Determine the number of lines in the data that contain "step". Answer with that number only.

*** Supplied data Section Begins ***

File: src/rtl/irq_controller.sv
// Eight-line interrupt controller: synchronised edge capture into a pending register,
// mask gating, lowest-index priority and a request/ack handshake with the microcode.
module irq_controller #(
  parameter int         SYNC_STAGES = 2,
  parameter logic [7:0] VEC_BASE    = 8'h00
) (
  input  logic       clk,
  input  logic       arst_n,
  input  logic [7:0] irq_in,
  input  logic       mask_wrt,
  input  logic [7:0] z_bus,
  input  logic       int_ack,
  input  logic       clear_all_ints,
  output logic       int_request,
  output logic [7:0] int_vector,
  output logic [7:0] irq_status,
  output logic [7:0] irq_masks
);

  typedef enum logic [1:0] {IDLE, REQ, ACK} state_e;

  logic [SYNC_STAGES-1:0][7:0] sync_q, sync_d;
  logic [SYNC_STAGES:0]        ready_q, ready_d;
  logic [7:0] prev_q, prev_d;
  logic [7:0] pending_q, pending_d;
  logic [7:0] masks_q, masks_d;
  logic [7:0] vector_q, vector_d;
  logic       req_q, req_d;
  state_e     state_q, state_d;

  logic [7:0] synced, rise, active;
  logic [2:0] idx;
  logic       ack_fire;

  always_comb begin
    sync_d  = {sync_q[SYNC_STAGES-2:0], irq_in};
    synced  = sync_q[SYNC_STAGES-1];
    prev_d  = synced;
    ready_d = {ready_q[SYNC_STAGES-1:0], 1'b1};
    // Edge detection stays off until the synchroniser and edge flop hold real
    // post-reset samples, so a line already high at release is not an edge.
    rise    = ready_q[SYNC_STAGES] ? (synced & ~prev_q) : 8'h00;
  end

  always_comb begin
    active = pending_q & masks_q;
    idx    = 3'd0;
    for (int i = 7; i >= 0; i--)
      if (active[i]) idx = i[2:0];
  end

  assign ack_fire = (state_q == REQ) && int_ack;

  always_comb begin
    pending_d = pending_q;
    if (ack_fire) pending_d[idx] = 1'b0;
    pending_d = pending_d | rise;
    if (clear_all_ints) pending_d = 8'h00;
    masks_d = mask_wrt ? z_bus : masks_q;
  end

  always_comb begin
    state_d  = state_q;
    req_d    = req_q;
    vector_d = vector_q;
    case (state_q)
      IDLE: if (active != 8'h00) begin
        state_d = REQ;
        req_d   = 1'b1;
      end
      REQ: if (int_ack) begin
        state_d  = ACK;
        req_d    = 1'b0;
        vector_d = VEC_BASE + {3'b000, idx, 2'b00};
      end else if (active == 8'h00) begin
        state_d = IDLE;
        req_d   = 1'b0;
      end
      ACK: begin
        state_d = IDLE;
        req_d   = 1'b0;
      end
      default: begin
        state_d = IDLE;
        req_d   = 1'b0;
      end
    endcase
  end

  always_ff @(posedge clk or negedge arst_n) begin
    if (!arst_n) begin
      sync_q    <= '0;
      ready_q   <= '0;
      prev_q    <= 8'h00;
      pending_q <= 8'h00;
      masks_q   <= 8'h00;
      vector_q  <= VEC_BASE;
      req_q     <= 1'b0;
      state_q   <= IDLE;
    end else begin
      sync_q    <= sync_d;
      ready_q   <= ready_d;
      prev_q    <= prev_d;
      pending_q <= pending_d;
      masks_q   <= masks_d;
      vector_q  <= vector_d;
      req_q     <= req_d;
      state_q   <= state_d;
    end
  end

  assign int_request = req_q;
  assign int_vector  = vector_q;
  assign irq_status  = pending_q;
  assign irq_masks   = masks_q;

endmodule

File: config.mk
export PLATFORM = sky130hd
export DESIGN_NAME = irq_controller
export DESIGN_NICKNAME = d
export VERILOG_FILES = /design/src/rtl/irq_controller.sv
export SDC_FILE = /design/constraint.sdc
export NUM_CORES = 1
export LEC_CHECK = 0
export CAP_MARGIN = 20
export CORE_UTILIZATION = 60
export CTS_CLUSTER_DIAMETER = 120
export CTS_CLUSTER_SIZE = 25
export DETAILED_ROUTE_END_ITERATION = 7
export DONT_BUFFER_PORTS = 1
export PLACE_DENSITY = 0.77
export SYNTH_ARGS = -nofsm -noshare
export SYNTH_HDL_FRONTEND = slang
export SYNTH_SLANG_ARGS = --single-unit
export TNS_END_PERCENT = 100
File: constraint.sdc
create_clock -name clk -period 1.5 [get_ports clk]
set_input_delay 0.3 -clock clk [delete_from_list [all_inputs] [get_ports clk]]
set_output_delay 0.3 -clock clk [all_outputs]
set_load 0.05 [all_outputs]
==> impl_metrics.tcl <==
set metrics [dict create \
    yosysUniqueCellTypes 30 \
    area_growth_pct 20.0 \
    grt_use_total_pct 21.4 \
    clock_latency_ps 360 \
    synth_top_family_by_area "simple AND/OR/NAND/NOR gates" \
    nets 184 \
    clockPowerShare_pct 26.3 \
    synth-compound-area-share_pct 10.6 \
    post_cts_buffers 0 \
    synthXorXnorAreaFrac_pct 0 \
    syn_area_per_cell_um2 13.5 \
    pwr-share-seq_pct 56.8 \
    die_x_um 56.4 \
    slew_viol_final 0 \
    num_vias 1133 \
    overflow 0 \
    coreArea_mm2 0.00278 \
    fillers 188 \
    die_y_um 56.4 \
    rsz0062_at_grt "no" \
    gp_congestion 0.919 \
    via_per_inst 5.81 \
    endpoint "irq_status[2]" \
    grt_pass1_vias 1080 \
    wl_per_cell_um 15.3 \
    path_class "flip-flop to flip-flop" \
    synth-simple-area-share_pct 13.4 \
    fin_crit_ps 1390 \
    p_comb_share_pct 16.9 \
    grt_max_degree 49 \
    cts.root.buffer_cell "clkbuf_4" \
    max_freq_mhz 717 \
    yosysWarnings 0 \
    r2r_end "irq_status[2]" \
    power_leakage_nw 0.979 \
    internal_power_mw 1.91 \
    synth_mux_area_share_pct 5.08 \
    finalSetupViolations 0 \
    antenna_cells 0 \
    path_clk_slew_ps 130 \
    drtAntennaViolNets 0 \
    reg2reg_from "irq_status[6]" \
    cp_max_fo 5 \
    grt_pass1_wl_um 4880 \
    maxCapViolCount 0 \
    startpoint "irq_status[6]" \
    cts_sinks 48 \
    num_rows 19 \
    crit_required_ps 1770 \
    mostFrequentLayoutCell "dfrtp_1" \
    drt-pass1-iter-count 4 \
    antenna_found_initial 0 \
    hp-class "input port to flip-flop" \
    initial_utilization_pct 63.7 \
    end_kind "flip-flop" \
    arrival_ps 1660 \
    synth.yosys.seq_area_share_pct 67.7 \
    clock_skew_ps 10.4 \
    htreeDepth 2 \
    dp_hpwl_um 2160 \
    drc 0 \
    drive_gt1_share_pct 27.4 \
    synth-seq-cells 48 \
    reg2regPathDepth 4 \
    synthCells 131 \
    swShare_pct 31.3 \
    port_buffers 0 \
    post-route-period-util_pct 92.9 \
    tns_ps 0 \
    p_switching_mw 0.871 \
    r2r_slack_ps 110 \
    netlist_area_mm2 0.00177 \
    cellPowerDensity_mw_per_mm2 1310 \
    synth_fa_ha_area_share_pct 0 \
    top_level_ports 46 \
    final_cell_mix "dfrtp_1 (44), buf_4 (17), nand2_1 (11), dlygate4sd3_1 (10), nor2_1 (9)" \
    cts_tree "built" \
    status "finished clean" \
    cts_buffer_depth 2 \
    dieArea_mm2 0.00318 \
    vdd_drop_max_v 0.00132 \
    hold_viol_final 0 \
    p_total_mw 2.78 \
    cts_made_buffers 5 \
    drt_iter0_markers 51 \
    wl_um 2990 \
    critPathLaunchType "flip-flop" \
]
## power by group through the flow
stage	Sequential (mW)	Combinational [mW]	Clock (mW)
CTS	1.58	0.472	0.754
global placement	1.60	0.407	0
detailed placement	1.61	0.414	0
floorplan	1.73	0.186	0
global route	1.59	0.506	0.797
finish	1.58	0.470	0.732
## per-layer routing
layer / up-vias / share of wire (%) / track usage [%]
met2: 54 / 49 / 35.0
li1: 523 / - / -
met5: - / 0 / 0
met4: 0 / 2.5 / 11.8
met3: 7 / 6.7 / 7.14
met1: 549 / 42 / 24.7
## cells in the mapped netlist, drive strengths merged
master | n | area (um^2)
a41oi | 1 | 16.3
and2 | 1 | 8.76
conb | 2 | 7.51
nor3 | 2 | 10.0
and2b | 1 | 8.76
o31a | 1 | 8.76
and3b | 3 | 26.3
nand2 | 12 | 47.6
nor2b | 3 | 18.8
buf | 6 | 41.3
a211oi | 4 | 30.0
nand3 | 4 | 20.0
a41o | 1 | 10.0
a311oi | 4 | 35.0
mux2 | 8 | 90.1
and3 | 1 | 6.26
a22oi | 4 | 30.0
o31ai | 1 | 7.51
o211ai | 1 | 12.5
nor2 | 9 | 33.8
a21oi | 2 | 10.0
nand3b | 6 | 57.6
inv | 1 | 3.75
clkbuf | 1 | 3.75
a22o | 2 | 17.5
o21ai | 2 | 10.0
dfrtp | 48 | 1200
## worst max-delay path: stages (launching register included)
cell,delay (ps)
dfrtp_2,470
and2_4,170
o211ai_2,180
a41oi_2,210
a211oi_1,280
## what timing repair did
action                     CTS  global route
gates resized for setup      0             1
hold buffers                11             0
setup endpoints to repair    0             5
hold endpoints to repair    64             0
## sequential cells by signal, summed over array words and instances (netlist names)
| name | cells |
|---|---|
| prev_d | 8 |
| int_vector | 3 |
| prev_q | 8 |
| state_q | 2 |
| ready_q | 3 |
| irq_masks | 8 |
| irq_status | 8 |
| sync_d | 8 |
## per-stage QoR
step,cell area (um^2),cells,utilization (%),setup WS (ps),hold slack [ps]
detailed placement,1920,176,69.0,132,5.22
global route,2130,195,76.5,3.92,48.8
floorplan,1800,135,-,20.0,4.41
global placement,1920,176,69.0,147,5.34
CTS,2120,195,76.3,100,67.7
finish,2130,195,76.5,106,75.6
## cells by family (layout without fill, tap and decap cells)
kind of cell / Yosys count / in the layout
and+or+nand+nor: 42 / 42
muxes: 8 / 8
other: 2 / 6
AOI/OAI and AO/OA: 23 / 23
DFF: 48 / 48
buffers and inverters: 8 / 37
## worst min path at each step
stage / start / endpoint / slack, ps / depth (start not counted)
2_1_floorplan: arst_n / int_vector[2] / 4 / 0
3_3_place_gp: arst_n / int_vector[4] / 5 / 0
3_5_place_dp: arst_n / int_vector[4] / 5 / 0
4_1_cts: z_bus[6] / irq_masks[6] / 70 / 1
5_1_grt: z_bus[5] / irq_masks[5] / 50 / 1
6_report: z_bus[6] / irq_masks[6] / 80 / 1
## final cells by class
type / instances / area [um^2] / share of cell area [%]
sequential: 48 / 1210 / 56.7
multi-input combinational: 79 / 548 / 25.7
timing repair buffer: 28 / 255 / 12.0
clock buffer: 6 / 41.3 / 1.94
tap: 31 / 38.8 / 1.82
clock inverter: 2 / 35.0 / 1.65
inverter: 1 / 3.75 / 0.176
(Power assumes the default switching activity.)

*** Supplied data Section Ends ***

Answer box: 2